Table of Contents
Why more traffic does not fix a broken funnel
The traffic reflex
When funnels underperform, the most common reaction is to add more traffic.
Increase ad spend. Open new sources. Push more users into the top.
This reflex feels logical, but it is usually wrong.
CBSplit was built to expose why.
Traffic amplifies whatever already exists
Traffic does not correct problems.
It multiplies them.
If a funnel has friction, more traffic creates more friction. If a funnel has leakage, more traffic creates more leakage. If a funnel has hidden failures, more traffic creates more failures.
CBSplit treats traffic as an amplifier, not a solution.
Broken funnels fail after the click
Many funnels look healthy at the top.
They show:
- Decent click-through rates
- Acceptable conversion rates
- Stable traffic volume
But they fail where traditional tools stop measuring:
- During checkout
- During retries
- During upsells
- During subscriptions
More traffic only feeds these hidden failure points.
Conversion rate hides structural damage
A funnel can convert while still being broken.
Common examples include:
- High decline rates masked by retries
- Revenue lost to downgraded offers
- Subscriptions that cancel immediately
- Refunds that arrive days later
Conversion rate does not capture these outcomes.
CBSplit was designed to surface them.
Traffic increases cost before it increases revenue
Every additional visitor increases:
- Ad spend
- Payment processing load
- Fraud exposure
- Support volume
If the funnel is inefficient, costs rise faster than revenue.
CBSplit helps fix the funnel before scaling traffic.
Post-purchase behavior determines scalability
Scalable funnels show healthy post-purchase behavior:
- Clean approvals
- Minimal retries
- Strong upsell acceptance
- Stable subscriptions
Broken funnels show:
- Payment friction
- Retry dependence
- Early churn
- High refund rates
More traffic does not change these patterns.

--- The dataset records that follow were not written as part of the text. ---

### config.mk
export PLATFORM = sky130hd
export DESIGN_NAME = mcse_status_encoder
export DESIGN_NICKNAME = d
export VERILOG_FILES = /design/src/design/mcse_pkg.sv /design/src/design/mcse_way_if.sv /design/src/design/mcse_status_encoder.sv /design/src/design/mcse_l3_encoder.sv
export SDC_FILE = /design/constraint.sdc
export NUM_CORES = 1
export LEC_CHECK = 0
export BUFFER_PORTS_ARGS = -buffer_cell sky130_fd_sc_hd__buf_4
export CORE_ASPECT_RATIO = 0.5
export CORE_MARGIN = 2
export CORE_UTILIZATION = 51
export DETAILED_ROUTE_END_ITERATION = 8
export PLACE_DENSITY = 0.87
export RECOVER_POWER = 25
export SLEW_MARGIN = 5
export SYNTH_ARGS = -nofsm -noshare
export SYNTH_HDL_FRONTEND = slang
export SYNTH_SLANG_ARGS = --single-unit
### constraint.sdc
create_clock -name core_clk -period 4.5 [get_ports core_clk]
set_input_delay 0.225 -clock core_clk [delete_from_list [all_inputs] [get_ports core_clk]]
set_output_delay 0.225 -clock core_clk [all_outputs]
set_load 0.02 [all_outputs]
### src/design/mcse_pkg.sv
// Constants and types for the machine-check status encoder
package mcse_pkg;
   // Register byte offsets
   localparam logic [3:0] MCSE_OFF_STATUS_LO = 4'h0;
   localparam logic [3:0] MCSE_OFF_STATUS_HI = 4'h4;
   localparam logic [3:0] MCSE_OFF_CTRL = 4'h8;
   localparam logic [31:0] MCSE_CTRL_RESET = 32'h0000_0001;
   localparam int MCSE_CTRL_LOG_EN_BIT = 0;
   localparam int MCSE_HI_VAL_BIT = 31;
   // Field positions in the 64-bit status word
   localparam int MCSE_CODE_LSB = 16;
   localparam int MCSE_COUNT_LSB = 32;
   localparam int MCSE_FMT_LSB = 40;
   localparam int MCSE_SYN_LSB = 44;
   localparam int MCSE_SYNV_BIT = 52;
   localparam int MCSE_HEALTH_LSB = 53;
   localparam int MCSE_EXTRA_INFO_VALID_BIT = 59;
   localparam int MCSE_UC_BIT = 61;
   localparam int MCSE_VAL_BIT = 63;
   // Counter
   localparam logic [7:0] MCSE_COUNT_RESET = 8'h00;
   localparam logic [7:0] MCSE_COUNT_MAX = 8'hff;
   // Cache error code field
   localparam logic [10:0] MCSE_L3_FIXED = 11'b0010_0000_000;
   localparam logic [1:0] MCSE_L3_RSVD = 2'h0;
   localparam logic [2:0] MCSE_L3_NONE = 3'h0;
   localparam logic [2:0] MCSE_L3_MANY_CORR = 3'h1;
   localparam logic [2:0] MCSE_L3_MANY_UNCORR = 3'h2;
   localparam logic [2:0] MCSE_L3_MANY_TAG = 3'h3;
   localparam logic [2:0] MCSE_L3_NONE_ALT = 3'h4;
   localparam logic [2:0] MCSE_L3_ONE_CORR = 3'h5;
   localparam logic [2:0] MCSE_L3_ONE_UNCORR = 3'h6;
   localparam logic [2:0] MCSE_L3_MIXED = 3'h7;
   // Threshold health
   localparam logic [1:0] MCSE_HEALTH_NONE = 2'h0;
   localparam logic [1:0] MCSE_HEALTH_GREEN = 2'h1;
   localparam logic [1:0] MCSE_HEALTH_YELLOW = 2'h2;
   // Extra-info formats defined so far
   localparam logic [1:0] MCSE_FMT_LAST = 2'h1;

   typedef enum logic {
      MCSE_KIND_CACHE,
      MCSE_KIND_BUS
   } mcse_kind_e;

   typedef enum logic [3:0] {
      MCSE_SRC_REQ_PAR,
      MCSE_SRC_CORE0_ADDR,
      MCSE_SRC_CORE1_ADDR,
      MCSE_SRC_RSP_PAR,
      MCSE_SRC_DATA_PAR,
      MCSE_SRC_CORE0_DATA,
      MCSE_SRC_CORE1_DATA,
      MCSE_SRC_DEFER_PAR,
      MCSE_SRC_IN_ECC,
      MCSE_SRC_DATA_GLITCH,
      MCSE_SRC_ADDR_GLITCH
   } mcse_bus_src_e;

   localparam logic [3:0] MCSE_SRC_LAST = 4'ha;
   localparam logic [3:0] MCSE_SRC_GAP = 4'h3;

   // Bit offset within the code field; offset 3 is skipped
   function automatic logic [3:0] mcse_src_bit(input logic [3:0] src);
      mcse_src_bit = (src < MCSE_SRC_GAP) ? src : 4'(src + 4'h1);
   endfunction
endpackage

### src/design/mcse_way_if.sv
// Per-way cache reports and the resulting cache error code
`timescale 1ns/1ps
interface mcse_way_if #(parameter int WAYS = 8);
   logic [WAYS-1:0] corr;
   logic [WAYS-1:0] uncorr;
   logic [WAYS-1:0] tag_hit;
   logic [2:0] code;
   modport enc (input corr, input uncorr, input tag_hit, output code);
   modport top (output corr, output uncorr, output tag_hit, input code);
endinterface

CBSplit measures them directly.
Traffic masks learning
When traffic increases, noise increases.
It becomes harder to see:
- Which offers fail
- Which paths degrade
- Which segments produce low-quality revenue
CBSplit emphasizes learning from smaller, cleaner samples before scaling.
Why CBSplit discourages blind scaling
CBSplit is not optimized for volume.
It is optimized for signal.
It encourages:
- Fixing decline handling first
- Stabilizing retries
- Improving post-purchase outcomes
- Protecting revenue quality
Only then does traffic scaling make sense.